Not at 100% and the employer does not pay 100% of premiums.
Quote:
People rarely drive to work in NYC. IB tend to send employees home in an Uber if they work late. Otherwise, it's the subway.
Those who work 100 hours a week don't have time to take subways or ubers. They're living close to the bank they're working in - and that is expensive in Manhattan.
My key focus has always been bankers, traders, venture capitalists, hedge fund managers and all things finance so let review the payscale that someone successful in a front office revenue generating division at an investment bank or hedge fund SHOULD earn. I'm more **** with medical but finance is me. ****ing bankers is my 'thing', you know.

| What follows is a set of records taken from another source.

`src/rtl/tz_pkg.sv`:
```
// Shared definitions for the clock's push-button front end: button indices and
// the per-channel debounce state encoding.
package tz_pkg;

  localparam int BTN_MODE  = 0;
  localparam int BTN_KOREA = 1;
  localparam int BTN_PARIS = 2;
  localparam int BTN_NY    = 3;
  localparam int BTN_UK    = 4;

  typedef enum logic [1:0] {
    IDLE       = 2'd0,
    PRESS_WAIT = 2'd1,
    HELD       = 2'd2,
    REL_WAIT   = 2'd3
  } btn_state_e;

  // A button counts as "down" once accepted, until the release is accepted.
  function automatic logic is_down_state(input btn_state_e s);
    return (s == HELD) || (s == REL_WAIT);
  endfunction

endpackage

```
`src/rtl/btn_debounce_ch.sv`:
```
// One button channel: 2-flop synchronizer, debounce FSM, press pulse and level.
// Optional long-press pulse is built only when BTN_LONGPRESS_EN is defined.
module btn_debounce_ch
  import tz_pkg::*;
#(
  parameter int DEBOUNCE_CYCLES = 500000,
  parameter int CNT_W           = 20,
  parameter int LONG_CYCLES     = 50000000,
  parameter int LP_W            = 26
) (
  input  logic clk,
  input  logic rst,
  input  logic i_raw,
  output logic o_pulse,
  output logic o_lvl,
  output logic o_lp_pulse
);

  if (DEBOUNCE_CYCLES < 2 || (2 ** CNT_W) <= DEBOUNCE_CYCLES) begin : g_bad_cnt_w
    $error("btn_debounce_ch: DEBOUNCE_CYCLES must be >= 2 and fit in CNT_W bits");
  end
  if (LONG_CYCLES < 1 || (2 ** LP_W) <= LONG_CYCLES) begin : g_bad_lp_w
    $error("btn_debounce_ch: LONG_CYCLES must be >= 1 and fit in LP_W bits");
  end

  localparam logic [CNT_W-1:0] DB_LAST = CNT_W'(DEBOUNCE_CYCLES - 1);

  logic             r_sync1;
  logic             r_sync2;
  btn_state_e       r_state;
  logic [CNT_W-1:0] r_cnt;
  logic             r_pulse;
  logic             r_lvl;
  logic             w_db_done;
  logic             w_to_idle;

  assign w_db_done = (r_cnt == DB_LAST);
  assign w_to_idle = (r_state == REL_WAIT) && !r_sync2 && w_db_done;

  always_ff @(posedge clk or posedge rst) begin
    if (rst) begin
      r_sync1 <= 1'b0;
      r_sync2 <= 1'b0;
    end else begin
      r_sync1 <= i_raw;
      r_sync2 <= r_sync1;
    end
  end

  // The counter restarts on every state change, so each wait state measures
  // an unbroken run of stable synced samples.
  always_ff @(posedge clk or posedge rst) begin
    if (rst) begin
      r_state <= IDLE;
      r_cnt   <= '0;
      r_pulse <= 1'b0;
      r_lvl   <= 1'b0;
    end else begin
      r_pulse <= 1'b0;
      case (r_state)
        IDLE: begin
          if (r_sync2) begin
            r_state <= PRESS_WAIT;
            r_cnt   <= '0;
          end
        end
        PRESS_WAIT: begin
          if (!r_sync2) begin
            r_state <= IDLE;
            r_cnt   <= '0;
          end else if (w_db_done) begin
            r_state <= HELD;
            r_cnt   <= '0;
            r_pulse <= 1'b1;
            r_lvl   <= 1'b1;
          end else begin
            r_cnt <= r_cnt + CNT_W'(1);
          end
        end
        HELD: begin
          if (!r_sync2) begin
            r_state <= REL_WAIT;
            r_cnt   <= '0;
          end
        end
        REL_WAIT: begin
          if (r_sync2) begin
            r_state <= HELD;
            r_cnt   <= '0;
          end else if (w_db_done) begin
            r_state <= IDLE;
            r_cnt   <= '0;
            r_lvl   <= 1'b0;
          end else begin
            r_cnt <= r_cnt + CNT_W'(1);
          end
        end
        default: begin
          r_state <= IDLE;
          r_cnt   <= '0;
        end
      endcase
    end
  end

  assign o_pulse = r_pulse;
  assign o_lvl   = r_lvl;

`ifdef BTN_LONGPRESS_EN
  localparam logic [LP_W-1:0] LP_LAST = LP_W'(LONG_CYCLES);
  localparam logic [LP_W-1:0] LP_PRE  = LP_W'(LONG_CYCLES - 1);

  logic [LP_W-1:0] r_lp_cnt;
  logic            r_lp_pulse;

  // Saturating at LONG_CYCLES limits the pulse to once per press.
  always_ff @(posedge clk or posedge rst) begin
    if (rst) begin
      r_lp_cnt   <= '0;
      r_lp_pulse <= 1'b0;
    end else begin
      r_lp_pulse <= 1'b0;
      if (w_to_idle) begin
        r_lp_cnt <= '0;
      end else if (is_down_state(r_state) && (r_lp_cnt != LP_LAST)) begin
        r_lp_cnt <= r_lp_cnt + LP_W'(1);
        if (r_lp_cnt == LP_PRE) begin
          r_lp_pulse <= 1'b1;
        end
      end
    end
  end

  assign o_lp_pulse = r_lp_pulse;
`else
  assign o_lp_pulse = 1'b0;
`endif

endmodule

```
`src/rtl/btn_pulse_gen.sv`:
```
// Push-button conditioner: N_BTN independent debounce channels.
// Define BTN_LONGPRESS_EN to enable the per-channel long-press pulse.
module btn_pulse_gen
  import tz_pkg::*;
#(
  parameter int N_BTN           = 5,
  parameter int DEBOUNCE_CYCLES = 500000,
  parameter int CNT_W           = 20,
  parameter int LONG_CYCLES     = 50000000,
  parameter int LP_W            = 26
) (
  input  logic             clk,
  input  logic             rst,
  input  logic [N_BTN-1:0] btn_raw,
  output logic [N_BTN-1:0] btn_p,
  output logic [N_BTN-1:0] btn_lvl,
  output logic [N_BTN-1:0] btn_lp_p
);

  for (genvar gi = 0; gi < N_BTN; gi++) begin : g_ch
    btn_debounce_ch #(
      .DEBOUNCE_CYCLES (DEBOUNCE_CYCLES),
      .CNT_W           (CNT_W),
      .LONG_CYCLES     (LONG_CYCLES),
      .LP_W            (LP_W)
    ) u_ch (
      .clk        (clk),
      .rst        (rst),
      .i_raw      (btn_raw[gi]),
      .o_pulse    (btn_p[gi]),
      .o_lvl      (btn_lvl[gi]),
      .o_lp_pulse (btn_lp_p[gi])
    );
  end

endmodule

```
## config.mk

```make
export PLATFORM = sky130hd
export DESIGN_NAME = id_ex_stage
export DESIGN_NICKNAME = d
export VERILOG_FILES = /design/src/rtl/mips_pkg.sv /design/src/rtl/load_use_detect.sv /design/src/rtl/id_ex_stage.sv
export SDC_FILE = /design/constraint.sdc
export NUM_CORES = 1
export LEC_CHECK = 0
export CORE_UTILIZATION = 30
export CTS_CLUSTER_SIZE = 30
export DETAILED_ROUTE_END_ITERATION = 7
export HOLD_SLACK_MARGIN = 0.02
export SLEW_MARGIN = 20
export SYNTH_ARGS = -nofsm -noshare
export SYNTH_HDL_FRONTEND = slang
export SYNTH_SLANG_ARGS = --single-unit
```

## constraint.sdc

```tcl
create_clock -name clk -period 14.5 [get_ports clk]
set_clock_uncertainty 0.05 [all_clocks]
set_input_delay 2.175 -clock clk [delete_from_list [all_inputs] [get_ports clk]]
set_output_delay 2.175 -clock clk [all_outputs]
set_load 0.02 [all_outputs]
```
===== config.mk =====
export PLATFORM = sky130hd
export DESIGN_NAME = uart_tx_frame
export DESIGN_NICKNAME = d
export VERILOG_FILES = /design/src/rtl/uart_tx_frame.sv
export SDC_FILE = /design/constraint.sdc
export NUM_CORES = 1
export LEC_CHECK = 0
export BUFFER_PORTS_ARGS = -buffer_cell sky130_fd_sc_hd__buf_2
export CAP_MARGIN = 40
export CORE_ASPECT_RATIO = 1.5
export CORE_MARGIN = 10
export CORE_UTILIZATION = 40
export DETAILED_ROUTE_END_ITERATION = 10
export GPL_TIMING_DRIVEN = 0
export MAX_ROUTING_LAYER = met4
export PLACE_DENSITY = 0.57
export SYNTH_ARGS = -nofsm -noshare
export SYNTH_HDL_FRONTEND = slang
export SYNTH_SLANG_ARGS = --single-unit

===== constraint.sdc =====
create_clock -name clk -period 5.47 [get_ports clk]
set_clock_uncertainty 0.2 [all_clocks]
set_input_delay 1.641 -clock clk [delete_from_list [all_inputs] [get_ports clk]]
set_output_delay 1.641 -clock clk [all_outputs]
set_load 0.005 [all_outputs]

===== src/rtl/uart_tx_frame.sv =====
// UART transmitter with a valid/ready input, 5..8 data bits, optional odd/even
// parity and 1 or 2 stop bits. Every output is a flop; tx idles high.
module uart_tx_frame #(
  parameter int CLK_FREQ  = 50_000_000,
  parameter int BAUD      = 115200,
  parameter int DATA_BITS = 8,
  parameter int PARITY    = 0,
  parameter int STOP_BITS = 1
) (
  input  logic       clk,
  input  logic       rst,
  input  logic [7:0] tx_data,
  input  logic       tx_valid,
  output logic       tx_ready,
  output logic       tx,
  output logic       tx_busy,
  output logic       tx_done
);
  localparam int CLKS_PER_BIT = CLK_FREQ / BAUD;
  localparam int CW = (CLKS_PER_BIT > 1) ? $clog2(CLKS_PER_BIT) : 1;
  localparam logic [CW-1:0] BAUD_LAST = CW'(CLKS_PER_BIT - 1);
  localparam logic [2:0] DATA_LAST = 3'(DATA_BITS - 1);
  localparam logic [2:0] STOP_LAST = 3'(STOP_BITS - 1);
  localparam bit HAS_PAR = (PARITY == 1) || (PARITY == 2);
  localparam bit ODD_PAR = (PARITY == 1);
  localparam logic [7:0] DMASK = 8'((16'd1 << DATA_BITS) - 16'd1);

  if (DATA_BITS < 5 || DATA_BITS > 8) begin : g_bad_data_bits
    $error("uart_tx_frame: DATA_BITS must be 5..8");
  end
  if (STOP_BITS < 1 || STOP_BITS > 2) begin : g_bad_stop_bits
    $error("uart_tx_frame: STOP_BITS must be 1 or 2");
  end
  if (CLKS_PER_BIT < 2) begin : g_bad_baud
    $error("uart_tx_frame: CLK_FREQ / BAUD must be at least 2");
  end

  typedef enum logic [2:0] {S_IDLE, S_START, S_DATA, S_PARITY, S_STOP} state_t;

  state_t          state_q, state_n;
  logic [CW-1:0]   baud_q, baud_n;
  logic [2:0]      bitc_q, bitc_n;
  logic [7:0]      shift_q, shift_n;
  logic            par_q, par_n;
  logic            tx_n, ready_n, busy_n, done_n;
  logic            bit_end;
  logic [7:0]      data_in;

  assign data_in = tx_data & DMASK;
  assign bit_end = (baud_q == BAUD_LAST);

  always_ff @(posedge clk or posedge rst) begin
    if (rst) begin
      state_q  <= S_IDLE;
      baud_q   <= '0;
      bitc_q   <= '0;
      shift_q  <= '0;
      par_q    <= 1'b0;
      tx       <= 1'b1;
      tx_ready <= 1'b1;
      tx_busy  <= 1'b0;
      tx_done  <= 1'b0;
    end else begin
      state_q  <= state_n;
      baud_q   <= baud_n;
      bitc_q   <= bitc_n;
      shift_q  <= shift_n;
      par_q    <= par_n;
      tx       <= tx_n;
      tx_ready <= ready_n;
      tx_busy  <= busy_n;
      tx_done  <= done_n;
    end
  end

  // tx is registered, so each transition loads the level of the bit that starts next
  always_comb begin
    state_n = state_q;
    baud_n  = baud_q;
    bitc_n  = bitc_q;
    shift_n = shift_q;
    par_n   = par_q;
    tx_n    = tx;
    ready_n = tx_ready;
    busy_n  = tx_busy;
    done_n  = 1'b0;
    if (state_q != S_IDLE) baud_n = bit_end ? '0 : baud_q + 1'b1;
    unique case (state_q)
      S_IDLE: begin
        tx_n = 1'b1;
        if (tx_valid && tx_ready) begin
          shift_n = data_in;
          par_n   = ODD_PAR ? ~^data_in : ^data_in;
          state_n = S_START;
          baud_n  = '0;
          bitc_n  = '0;
          tx_n    = 1'b0;
          ready_n = 1'b0;
          busy_n  = 1'b1;
        end
      end
      S_START: begin
        if (bit_end) begin
          state_n = S_DATA;
          tx_n    = shift_q[0];
          shift_n = shift_q >> 1;
        end
      end
      S_DATA: begin
        if (bit_end) begin
          if (bitc_q == DATA_LAST) begin
            bitc_n = '0;
            if (HAS_PAR) begin
              state_n = S_PARITY;
              tx_n    = par_q;
            end else begin
              state_n = S_STOP;
              tx_n    = 1'b1;
            end
          end else begin
            bitc_n  = bitc_q + 3'd1;
            tx_n    = shift_q[0];
            shift_n = shift_q >> 1;
          end
        end
      end
      S_PARITY: begin
        if (bit_end) begin
          state_n = S_STOP;
          tx_n    = 1'b1;
        end
      end
      S_STOP: begin
        if (bit_end) begin
          if (bitc_q == STOP_LAST) begin
            state_n = S_IDLE;
            bitc_n  = '0;
            ready_n = 1'b1;
            busy_n  = 1'b0;
            done_n  = 1'b1;
          end else begin
            bitc_n = bitc_q + 3'd1;
          end
        end
      end
      default: begin
        state_n = S_IDLE;
        baud_n  = '0;
        bitc_n  = '0;
        tx_n    = 1'b1;
        ready_n = 1'b1;
        busy_n  = 1'b0;
      end
    endcase
  end

endmodule


# Word-level counts from Yosys, hierarchy flattened
# Cells that the tools add are included.
# classes
bitwise	3
n_addsub	2
n_reduce_logical	13
n_mux	40
n_eq_ne	14
# op_table
cell	n
3-bit 2-to-1 mux	12
8-bit 2-to-1 mux	4
9-bit 2-to-1 mux	3
8-bit one-hot mux with 3 select lines	1
9-bit one-hot mux with 2 select lines	1
2-bit inequality test (second input constant)	8
3-bit one-hot mux with 5 select lines	1
1-bit 2-to-1 mux	14
3-bit one-hot mux with 4 select lines	1
4-bit AND reduction	3
9-bit by 1-bit adder with 9-bit output (second input constant)	1
9-bit equality test (second input constant)	1
7-bit AND reduction	1
3-bit by 2-bit equality test with 1-bit output (second input constant)	2
3-bit equality test (second input constant)	2
3-bit logical NOT	2
1-bit one-hot mux with 3 select lines	2
3-bit nonzero test	2
1-bit one-hot mux with 5 select lines	1
5-bit AND reduction	1
4-bit OR reduction	1
3-bit by 1-bit adder with 3-bit output (second input constant)	1
3-bit by 1-bit equality test with 1-bit output (second input constant)	1
1-bit NOT	3
3 further kinds	3
# word_totals
ff_bits	27
out_inout_bits	4
inputBits	11
word_cells	80

# Longest topological paths before layout
# depth
ltp_word	5
depth_mapped	7
depth_no_buf	6

# Worst setup path after synthesis
# OpenSTA, ideal clock, no wires.
# synth_timing
kind	in2reg
from	input tx_valid
to	register shift_q[7]
arrival_time_ns	2.584
setup_ns	0.128
cell_stages	4
required_ns	5.142
n_path_buf	0
setup_slack_ns	2.559
cell_sequence	a211oi_1 nor3_4 nand2_1 mux2_1
# synth_between
elab_chain_len	3
# synth_rtl
element	line	source
from (decl)	13	input logic tx_valid,
1-bit logical AND	91	if (tx_valid && tx_ready) begin
2-bit inequality test (no line)	n/a	
5-bit AND reduction (no line)	n/a	
to (signal assigned)	67	shift_q <= shift_n;
to (decl)	43	logic [7:0] shift_q, shift_n;
# Every way passes these cells.
# A chain may end at the register's enable or synchronous reset.

# Worst setup path after layout
# Ends and elaborated chain as after synthesis.

==> impl_metrics.json <==
{
  "run_status": "completed",
  "wire_length_of_the_first_global_routing_pass_microns": 5730,
  "cts_max_path_buffers": 2,
  "synth_top_cells_by_area": "dfrtp_1 (40%), mux2i_1 (5.7%), ha_1 (4.0%)",
  "ys_seq_area_frac": 0.431,
  "final_core_utilization": 0.469,
  "syn-instance-count": 152,
  "overall_track_demand_over_capacity_in_global_routing": 0.0974,
  "yosys_register_bits": 27,
  "tritoncts": "done",
  "min_period_over_period": 0.538,
  "r2r_start": "bitc_q[0]",
  "clock_latency_ns": 0.28,
  "timing.hold.worst.start": "shift_q[7]",
  "synth_common_cells": "dfrtp_1 (25), nor2_1 (14), a21oi_1 (11)",
  "worst_reg2reg_setup_slack_ns": 3.35,
  "regToRegEndpoint": "shift_q[7]",
  "clockPowerShare": 0.358,
  "synthesis.nets": 168,
  "hold_violations": 0,
  "route.detailed.drc": 0,
  "grt_antenna_before_repair": 0,
  "fillers": 354,
  "crit_start": "tx_valid",
  "synth_async_sr_flop_share": 1.00,
  "worstSetupStartpointType": "input pin",
  "slew_violations": 0,
  "worst-setup-path-type": "input pin to register",
  "switching_share": 0.219,
  "internal_power_mw": 0.256,
  "slew_headroom": 0.570,
  "most_frequent_cell_after_synthesis": "dfrtp_1",
  "post-cts-setup-buffers": 0,
  "clk_pin_slew_ns": 0.10,
  "required_ns": 5.44,
  "antenna_violating_nets_post_route": 0,
  "holdPathEnd": "shift_q[7]",
  "totalNegativeSetupSlack_ns": 0,
  "antennaDiodeCount": 0,
  "die_height_microns": 96.8,
  "first_iter_violations": 40,
  "vias_per_cell": 5.59,
  "area_of_the_core_sq_um": 3750,
  "timing.max_cap.violations": 0,
  "dp.cells": 210,
  "pwr_density_cell_nw_per_um2": 186,
  "final_period_demand_of_the_worst_path_ns": 2.94,
  "h-tree-depth": 1,
  "dr_total_vias": 1196,
  "grt_setup_unrepaired": "no",
  "timing.final.ws_setup_ns": 2.53,
  "critical_path_peak_fanout": 5,
  "synth_top_area_cell": "dfrtp_1",
  "final_layout_size_suffix_gt1_frac": 0.216,
  "p_seq_frac": 0.609,
  "number_of_synthesized_flops_with_an_enable_pin": 0,
  "root_buffer": "clkbuf_8",
  "worst_slew_pin_slew_ns": 0.641,
  "worst_ep_arrival_time_ns": 2.91,
  "worstHoldPathCells": 1,
  "yosysTopAreaCellShare": 0.398,
  "hpwlAfterDp_microns": 2460,
  "dp_slack_ns": 2.24,
  "finalWirelength_microns": 3260,
  "comb_power_share": 0.033,
  "most_used_flip_flop_cell_after_synthesis": "dfrtp_1",
  "cts_buffers": 3,
  "num_rows": 27,
  "layoutNonFillerInstCount": 214,
  "dieArea_sq_um": 6890,
  "vdd_drop_max_mv": 0.183,
  "detail_route.first_pass.iterations": 4,
  "num-nets-final": 188,
  "multi_input_area_sq_um": 812,
  "worstRegToRegCells": 6,
  "cts_resized": 0,
  "grt_pass1_vias": 1214,
  "power.switching_mw": 0.0716,
  "postCtsHoldBufs": 0,
  "worst_hold_path_type": "register to register",
  "design.portCount": 15,
  "die-width_microns": 71.2,
  "maximum_number_of_pins_on_one_net_before_global_route_repair": 17,
  "synth.yosys.warnings": 0,
  "areaGrowthSynthToFinish_pct": 11.9,
  "grt-ovfl-total": 0,
  "initial_utilization": 0.419,
  "tritoncts_num_sinks": 27,
  "postSynthAreaPerCell_sq_um": 10.3,
  "endpoint_kind": "register",
  "avgRoutedWirePerCell_microns": 15.2,
  "synth.lib_cells_used.distinct": 48,
  "power.leakage_nw": 0.735,
  "timing.final.setup_violations": 0,
  "regArea_sq_um": 678,
  "placer_congestion": 0.823,
  "synthesis.area_sq_um": 1570,
  "buffer_ports.inserted": 14,
  "fmax_mhz": 340
}
-- placed cells by master, fill, tap and decap left out, types with 5 or more instances in the layout --
cell type,count
nor2_1,14
buf_2,14
mux2i_1,9
a21oi_1,11
dfrtp_1,25
inv_1,8
a31oi_1,7
nand2_1,7
xnor2_1,7
ha_1,5
-- power by group through the flow --
| stage | registers, mW | clock network [mW] | logic [mW] |
|---|---|---|---|
| 5_1_grt | 0.200 | 0.128 | 0.0125 |
| 6_report | 0.200 | 0.117 | 0.0108 |
| 2_1_floorplan | 0.203 | 0 | 0.00472 |
| 3_5_place_dp | 0.203 | 0 | 0.0113 |
| 3_3_place_gp | 0.203 | 0 | 0.00982 |
| 4_1_cts | 0.200 | 0.121 | 0.0113 |
-- sequential cells by signal (all words and copies together), names as in the netlist --
register  cells
state_q       3
tx            1
bitc_q        3
shift_q       8
tx_ready      1
tx_done       1
baud_q        9
tx_busy       1
-- worst max-delay path by stage --
stage                     cells after the start  slack (ns)         end
after CTS                                     5        2.53  shift_q[7]
after global placement                        5        2.22  shift_q[7]
after global routing                          5        2.46  shift_q[7]
final                                         5        2.53  shift_q[7]
after floorplan                               4        2.56  shift_q[7]
after detailed placement                      5        2.24  shift_q[7]
-- per-layer routing --
| layer | vias to the layer above | global-route usage | part of all wire |
|---|---|---|---|
| met3 | 2 | 0.0204 | 0.032 |
| met4 | 0 | 0.0223 | 0.0068 |
| met5 | - | - | 0 |
| li1 | 585 | - | - |
| met2 | 21 | 0.161 | 0.51 |
| met1 | 588 | 0.116 | 0.45 |
-- stage by stage --
step / hold slack, ns / total power [mW] / cell area (sq um)
finish: 0.324 / 0.327 / 1760
global route: 0.337 / 0.340 / 1760
CTS: 0.324 / 0.332 / 1760
detailed placement: 0.300 / 0.215 / 1710
global placement: 0.278 / 0.213 / 1700
floorplan: 0.264 / 0.208 / 1570
-- final cells by class --
type | count | area share
buffer | 7 | 0.0299
sequential | 27 | 0.385
tap | 43 | 0.0306
clock inverter | 1 | 0.00426
timing repair buffer | 15 | 0.0483
multi-input combinational | 110 | 0.461
clock buffer | 3 | 0.0235
inverter | 8 | 0.0171
-- kinds of logic (layout without fill, tap and decap cells) --
kind of cell | after synthesis | after routing | share of synthesized area
simple gates | 45 | 45 | 0.175
xor+xnor | 9 | 9 | 0.0501
flops | 27 | 27 | 0.431
mux | 12 | 12 | 0.0788
buf+inv | 15 | 34 | 0.0525
fa+ha+maj | 5 | 5 | 0.0398
compound gates | 39 | 39 | 0.173
-- critical path, cell delays in order --
cell	delay, ns
buf_2	0.13
a211oi_1	0.58
nor3_4	0.10
nand2_1	0.14
mux2_1	0.33
Power figures use the tool's default switching activity.
[config.mk]
export PLATFORM = sky130hd
export DESIGN_NAME = mem_access
export DESIGN_NICKNAME = d
export VERILOG_FILES = /design/src/rtl/mem_access.sv
export SDC_FILE = /design/constraint.sdc
export NUM_CORES = 1
export LEC_CHECK = 0
export ABC_AREA = 1
export CAP_MARGIN = 0
export CORE_MARGIN = 3
export CORE_UTILIZATION = 40
export DETAILED_ROUTE_END_ITERATION = 7
export PLACE_DENSITY = 0.69
export SLEW_MARGIN = 20
export SYNTH_ARGS = -nofsm -noshare
export SYNTH_HDL_FRONTEND = slang
export SYNTH_SLANG_ARGS = --single-unit
[constraint.sdc]
create_clock -name clk -period 3 [get_ports clk]
set_clock_uncertainty 0.1 [all_clocks]
set_input_delay 0.45 -clock clk [delete_from_list [all_inputs] [get_ports clk]]
set_output_delay 0.45 -clock clk [all_outputs]
set_load 0.05 [all_outputs]
==> config.mk <==
export PLATFORM = sky130hd
export DESIGN_NAME = pwm11_duty_meas
export DESIGN_NICKNAME = d
export VERILOG_FILES = /design/src/rtl/pwm11_duty_meas.sv
export SDC_FILE = /design/constraint.sdc
export NUM_CORES = 1
export LEC_CHECK = 0
export ABC_AREA = 1
export CAP_MARGIN = 20
export CORE_MARGIN = 5
export CORE_UTILIZATION = 32
export DETAILED_ROUTE_END_ITERATION = 8
export PLACE_DENSITY_LB_ADDON = 0.1
export SLEW_MARGIN = 20
export SYNTH_ARGS = -nofsm -noshare
export SYNTH_HDL_FRONTEND = slang
export SYNTH_SLANG_ARGS = --single-unit
==> constraint.sdc <==
create_clock -name clk -period 2.5 [get_ports clk]
set_input_delay 0.25 -clock clk [delete_from_list [all_inputs] [get_ports clk]]
set_output_delay 0.25 -clock clk [all_outputs]
set_load 0.05 [all_outputs]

Level 1 - Analyst : When a person first graduates from their Ivy league and walks into Goldman Sachs they are called analysts;. Whether they are mergers and acquisitions analysts, equity capital market analysts, sales and trading anaysts they are analysts.
Salary: At firms such as Goldman Sachs Analysts at age 22 fresh out of college earn about $60,000/PS40,000 BASE. Bonuses vary but usually $40,000ish (my friends got that). Let that sink in.. There are 22-26 year olds on Wall Street making $60,000-$100,000 a year. Let that sink in because it will let you realise that requiring a lot from a man in his 40's is nothing. There are 24 year olds on Wall Street earning 6 figures okay ?!
Those figures are with performance bonuses. If you don't perform, you aren't paid. I don't see the problem with someone making big money if it's performance based.
OP, sorry people don't seem to bother reading the article. Although not heavy on details, the article is pretty interesting and most here seem to have missed the point. it's kinda like going from the NFL's contract and draft structure to the NBA's. Instead of at least somewhat proving yourself to get to a big money contract (ie, work for a year in the industry), the companies are now going after college kids before they have even graduated, using their own diagnostic and personality tests to gauge who will be successful.
Quote:
Originally Posted by LizfromtheBronx
Usually investment banks provide breakfast, lunch and dinner to employees, to compensate for the long hours.
You do not need $150k to survive in NYC. Not remotely.
Doctor bills are covered by insurance.
People rarely drive to work in NYC. IB tend to send employees home in an Uber if they work late. Otherwise, it's the subway.
Liz is spot on. The article also suggests that they are curtailing the long hours to improve retention rates.